▸ Exercise prompt:
Among the lines of the records, find all that carry the word "changes" and copy them.

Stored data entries
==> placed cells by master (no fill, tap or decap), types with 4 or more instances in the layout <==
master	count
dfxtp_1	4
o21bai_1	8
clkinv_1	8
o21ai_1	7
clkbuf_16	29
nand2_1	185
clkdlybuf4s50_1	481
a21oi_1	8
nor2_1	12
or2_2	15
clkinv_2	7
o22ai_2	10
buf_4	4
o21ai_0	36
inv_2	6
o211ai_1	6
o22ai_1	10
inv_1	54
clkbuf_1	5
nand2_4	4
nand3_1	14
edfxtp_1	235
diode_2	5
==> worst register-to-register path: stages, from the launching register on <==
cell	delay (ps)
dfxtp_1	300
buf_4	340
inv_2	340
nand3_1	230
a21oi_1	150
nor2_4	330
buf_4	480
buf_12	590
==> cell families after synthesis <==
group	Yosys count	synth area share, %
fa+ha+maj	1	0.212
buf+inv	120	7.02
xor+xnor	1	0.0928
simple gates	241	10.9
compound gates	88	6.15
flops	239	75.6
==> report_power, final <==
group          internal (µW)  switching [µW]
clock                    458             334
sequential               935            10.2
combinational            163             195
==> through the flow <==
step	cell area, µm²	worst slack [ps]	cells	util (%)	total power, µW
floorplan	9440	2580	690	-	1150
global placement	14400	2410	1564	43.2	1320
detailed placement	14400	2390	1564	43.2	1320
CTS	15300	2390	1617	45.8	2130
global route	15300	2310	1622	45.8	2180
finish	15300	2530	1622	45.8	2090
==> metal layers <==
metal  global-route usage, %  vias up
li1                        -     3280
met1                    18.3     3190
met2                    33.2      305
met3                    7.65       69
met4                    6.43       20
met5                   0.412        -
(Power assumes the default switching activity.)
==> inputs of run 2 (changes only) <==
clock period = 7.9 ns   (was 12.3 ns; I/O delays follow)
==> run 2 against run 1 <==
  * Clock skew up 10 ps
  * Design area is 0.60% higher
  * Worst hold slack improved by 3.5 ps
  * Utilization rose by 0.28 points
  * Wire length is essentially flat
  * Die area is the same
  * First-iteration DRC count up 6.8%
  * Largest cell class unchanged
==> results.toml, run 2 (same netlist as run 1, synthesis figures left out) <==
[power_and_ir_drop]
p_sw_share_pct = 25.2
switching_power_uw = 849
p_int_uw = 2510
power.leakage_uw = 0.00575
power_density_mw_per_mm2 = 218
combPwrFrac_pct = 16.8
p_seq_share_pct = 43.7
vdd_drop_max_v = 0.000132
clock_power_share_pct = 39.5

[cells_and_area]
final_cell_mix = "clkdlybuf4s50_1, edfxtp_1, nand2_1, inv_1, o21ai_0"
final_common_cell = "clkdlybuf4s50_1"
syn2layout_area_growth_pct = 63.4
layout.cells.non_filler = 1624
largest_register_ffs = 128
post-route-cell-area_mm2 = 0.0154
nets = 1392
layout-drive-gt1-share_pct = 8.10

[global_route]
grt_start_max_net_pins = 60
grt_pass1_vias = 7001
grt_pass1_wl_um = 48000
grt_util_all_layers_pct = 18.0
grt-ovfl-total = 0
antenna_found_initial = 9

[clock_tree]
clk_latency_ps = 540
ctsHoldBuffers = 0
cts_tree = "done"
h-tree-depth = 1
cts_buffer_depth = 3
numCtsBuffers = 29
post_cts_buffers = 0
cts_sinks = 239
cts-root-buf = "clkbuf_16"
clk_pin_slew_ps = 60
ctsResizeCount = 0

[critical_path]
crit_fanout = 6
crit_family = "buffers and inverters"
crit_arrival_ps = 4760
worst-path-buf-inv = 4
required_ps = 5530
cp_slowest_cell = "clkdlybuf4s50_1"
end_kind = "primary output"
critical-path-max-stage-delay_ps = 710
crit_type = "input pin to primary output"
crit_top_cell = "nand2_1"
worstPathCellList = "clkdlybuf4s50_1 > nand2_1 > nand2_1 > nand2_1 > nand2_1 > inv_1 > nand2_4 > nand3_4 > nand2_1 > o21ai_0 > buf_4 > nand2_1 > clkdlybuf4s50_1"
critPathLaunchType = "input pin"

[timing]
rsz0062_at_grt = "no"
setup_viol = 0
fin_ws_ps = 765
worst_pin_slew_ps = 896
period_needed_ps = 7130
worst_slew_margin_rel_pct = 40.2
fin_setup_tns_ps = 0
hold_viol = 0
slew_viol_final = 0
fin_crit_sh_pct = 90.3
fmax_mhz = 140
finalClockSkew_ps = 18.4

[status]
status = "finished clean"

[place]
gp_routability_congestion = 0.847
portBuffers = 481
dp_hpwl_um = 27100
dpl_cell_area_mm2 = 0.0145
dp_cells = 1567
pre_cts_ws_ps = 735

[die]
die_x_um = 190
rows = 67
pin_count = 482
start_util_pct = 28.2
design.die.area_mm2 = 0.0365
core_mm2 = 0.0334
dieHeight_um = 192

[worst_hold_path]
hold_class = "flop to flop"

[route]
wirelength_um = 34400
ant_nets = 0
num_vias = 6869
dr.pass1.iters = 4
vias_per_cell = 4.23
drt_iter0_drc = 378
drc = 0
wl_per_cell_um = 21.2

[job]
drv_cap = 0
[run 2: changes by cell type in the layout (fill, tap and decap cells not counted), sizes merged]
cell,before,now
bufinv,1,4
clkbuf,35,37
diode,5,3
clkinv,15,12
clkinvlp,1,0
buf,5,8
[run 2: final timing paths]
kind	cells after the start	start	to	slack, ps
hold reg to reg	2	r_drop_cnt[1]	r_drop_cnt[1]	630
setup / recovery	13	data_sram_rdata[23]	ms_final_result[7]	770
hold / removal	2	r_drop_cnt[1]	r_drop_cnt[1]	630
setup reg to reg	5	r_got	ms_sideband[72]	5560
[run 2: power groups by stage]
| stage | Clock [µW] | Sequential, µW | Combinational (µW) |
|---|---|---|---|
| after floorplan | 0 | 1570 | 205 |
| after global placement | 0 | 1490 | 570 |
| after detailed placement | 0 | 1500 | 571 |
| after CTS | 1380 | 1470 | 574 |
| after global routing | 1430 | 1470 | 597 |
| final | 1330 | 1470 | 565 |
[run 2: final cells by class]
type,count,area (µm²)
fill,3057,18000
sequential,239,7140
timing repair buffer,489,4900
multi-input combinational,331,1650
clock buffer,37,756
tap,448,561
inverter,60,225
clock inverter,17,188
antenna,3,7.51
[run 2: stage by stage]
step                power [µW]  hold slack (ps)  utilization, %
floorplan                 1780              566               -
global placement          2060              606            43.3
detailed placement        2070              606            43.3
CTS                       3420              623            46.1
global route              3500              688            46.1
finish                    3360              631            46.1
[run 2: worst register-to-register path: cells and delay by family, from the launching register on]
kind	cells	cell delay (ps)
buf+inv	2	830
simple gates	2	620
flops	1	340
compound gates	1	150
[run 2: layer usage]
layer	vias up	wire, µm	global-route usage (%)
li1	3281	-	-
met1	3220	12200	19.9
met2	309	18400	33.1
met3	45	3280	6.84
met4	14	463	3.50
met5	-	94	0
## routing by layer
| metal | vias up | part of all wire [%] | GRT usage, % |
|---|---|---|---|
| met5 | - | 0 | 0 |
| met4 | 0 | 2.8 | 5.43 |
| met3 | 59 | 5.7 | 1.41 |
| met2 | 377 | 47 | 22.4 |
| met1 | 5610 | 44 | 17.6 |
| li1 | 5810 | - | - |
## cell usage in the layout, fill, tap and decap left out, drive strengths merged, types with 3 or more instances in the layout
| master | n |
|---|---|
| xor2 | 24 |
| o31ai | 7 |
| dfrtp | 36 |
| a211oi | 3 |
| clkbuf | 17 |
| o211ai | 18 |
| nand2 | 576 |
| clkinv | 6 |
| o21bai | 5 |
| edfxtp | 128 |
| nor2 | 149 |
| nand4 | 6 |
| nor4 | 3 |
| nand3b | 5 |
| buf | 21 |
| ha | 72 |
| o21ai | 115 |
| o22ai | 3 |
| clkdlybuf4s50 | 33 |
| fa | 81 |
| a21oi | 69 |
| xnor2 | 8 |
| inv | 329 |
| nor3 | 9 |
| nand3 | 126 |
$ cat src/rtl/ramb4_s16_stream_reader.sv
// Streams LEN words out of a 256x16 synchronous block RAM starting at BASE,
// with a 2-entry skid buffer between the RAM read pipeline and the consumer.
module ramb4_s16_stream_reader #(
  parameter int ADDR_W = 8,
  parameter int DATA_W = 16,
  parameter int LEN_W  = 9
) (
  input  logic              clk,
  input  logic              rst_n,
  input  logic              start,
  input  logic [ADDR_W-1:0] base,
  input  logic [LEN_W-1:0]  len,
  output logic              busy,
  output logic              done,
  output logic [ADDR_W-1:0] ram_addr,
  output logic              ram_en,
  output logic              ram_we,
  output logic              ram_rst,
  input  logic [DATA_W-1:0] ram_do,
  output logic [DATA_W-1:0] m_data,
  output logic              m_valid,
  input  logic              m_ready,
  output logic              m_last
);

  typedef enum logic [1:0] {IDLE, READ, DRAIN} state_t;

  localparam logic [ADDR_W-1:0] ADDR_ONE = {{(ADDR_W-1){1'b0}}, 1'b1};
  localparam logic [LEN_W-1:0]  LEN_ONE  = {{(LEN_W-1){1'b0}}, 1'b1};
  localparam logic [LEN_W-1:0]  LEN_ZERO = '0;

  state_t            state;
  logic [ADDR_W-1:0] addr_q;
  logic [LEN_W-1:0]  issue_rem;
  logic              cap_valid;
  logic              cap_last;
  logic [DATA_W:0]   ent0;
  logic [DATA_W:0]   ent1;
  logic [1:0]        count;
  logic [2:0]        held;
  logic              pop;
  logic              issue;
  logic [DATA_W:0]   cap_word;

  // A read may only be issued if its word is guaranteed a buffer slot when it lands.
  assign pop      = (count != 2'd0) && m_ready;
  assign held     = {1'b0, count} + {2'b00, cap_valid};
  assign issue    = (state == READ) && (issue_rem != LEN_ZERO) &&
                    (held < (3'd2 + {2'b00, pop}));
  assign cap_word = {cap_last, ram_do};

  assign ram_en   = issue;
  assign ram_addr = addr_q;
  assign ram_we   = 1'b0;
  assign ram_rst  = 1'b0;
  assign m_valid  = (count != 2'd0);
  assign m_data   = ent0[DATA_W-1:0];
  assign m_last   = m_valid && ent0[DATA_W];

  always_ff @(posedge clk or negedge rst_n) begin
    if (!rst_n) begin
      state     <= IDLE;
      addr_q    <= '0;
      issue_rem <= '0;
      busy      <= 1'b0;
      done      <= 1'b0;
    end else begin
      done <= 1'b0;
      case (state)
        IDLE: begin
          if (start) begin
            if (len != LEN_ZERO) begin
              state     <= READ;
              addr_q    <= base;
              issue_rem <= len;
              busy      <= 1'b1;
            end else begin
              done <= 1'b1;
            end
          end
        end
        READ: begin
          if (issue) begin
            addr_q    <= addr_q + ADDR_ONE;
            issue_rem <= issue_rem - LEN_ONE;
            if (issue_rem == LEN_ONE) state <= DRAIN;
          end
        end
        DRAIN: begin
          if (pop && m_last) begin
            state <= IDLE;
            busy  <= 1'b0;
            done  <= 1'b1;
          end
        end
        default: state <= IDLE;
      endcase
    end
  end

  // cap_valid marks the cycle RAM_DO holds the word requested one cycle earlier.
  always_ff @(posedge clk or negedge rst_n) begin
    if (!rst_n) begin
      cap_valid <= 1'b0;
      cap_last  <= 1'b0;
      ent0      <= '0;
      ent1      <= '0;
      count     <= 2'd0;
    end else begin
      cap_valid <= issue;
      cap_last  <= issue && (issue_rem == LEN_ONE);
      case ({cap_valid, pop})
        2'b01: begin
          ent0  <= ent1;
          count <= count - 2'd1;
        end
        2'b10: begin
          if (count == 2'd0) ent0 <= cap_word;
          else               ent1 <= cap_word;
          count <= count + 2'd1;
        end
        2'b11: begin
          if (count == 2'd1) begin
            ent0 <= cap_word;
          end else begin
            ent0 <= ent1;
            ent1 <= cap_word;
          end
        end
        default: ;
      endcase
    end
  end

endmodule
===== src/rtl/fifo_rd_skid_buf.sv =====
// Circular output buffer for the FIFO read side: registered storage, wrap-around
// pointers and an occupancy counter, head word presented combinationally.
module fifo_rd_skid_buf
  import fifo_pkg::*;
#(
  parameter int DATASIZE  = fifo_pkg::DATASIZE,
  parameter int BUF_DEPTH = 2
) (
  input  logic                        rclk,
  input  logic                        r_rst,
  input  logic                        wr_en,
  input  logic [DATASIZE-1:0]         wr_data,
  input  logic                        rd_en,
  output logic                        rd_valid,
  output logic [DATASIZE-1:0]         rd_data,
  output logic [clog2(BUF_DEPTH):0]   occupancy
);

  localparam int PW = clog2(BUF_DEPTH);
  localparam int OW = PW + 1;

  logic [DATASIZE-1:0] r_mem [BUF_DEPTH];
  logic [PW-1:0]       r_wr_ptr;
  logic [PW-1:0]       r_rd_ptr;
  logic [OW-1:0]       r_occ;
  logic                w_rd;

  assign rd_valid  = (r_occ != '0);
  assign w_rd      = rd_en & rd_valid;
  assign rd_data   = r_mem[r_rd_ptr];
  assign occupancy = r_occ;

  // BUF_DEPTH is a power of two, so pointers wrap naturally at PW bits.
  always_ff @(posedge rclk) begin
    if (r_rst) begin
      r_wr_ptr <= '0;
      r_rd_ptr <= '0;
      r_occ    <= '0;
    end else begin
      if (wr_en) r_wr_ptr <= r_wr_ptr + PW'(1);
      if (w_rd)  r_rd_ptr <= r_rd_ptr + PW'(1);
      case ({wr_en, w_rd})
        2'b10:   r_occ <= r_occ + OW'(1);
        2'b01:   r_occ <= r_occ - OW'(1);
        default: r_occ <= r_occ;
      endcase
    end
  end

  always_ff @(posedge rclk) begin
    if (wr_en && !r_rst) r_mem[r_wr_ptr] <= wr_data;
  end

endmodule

▸ Finished task:
==> inputs of run 2 (changes only) <==
[run 2: changes by cell type in the layout (fill, tap and decap cells not counted), sizes merged]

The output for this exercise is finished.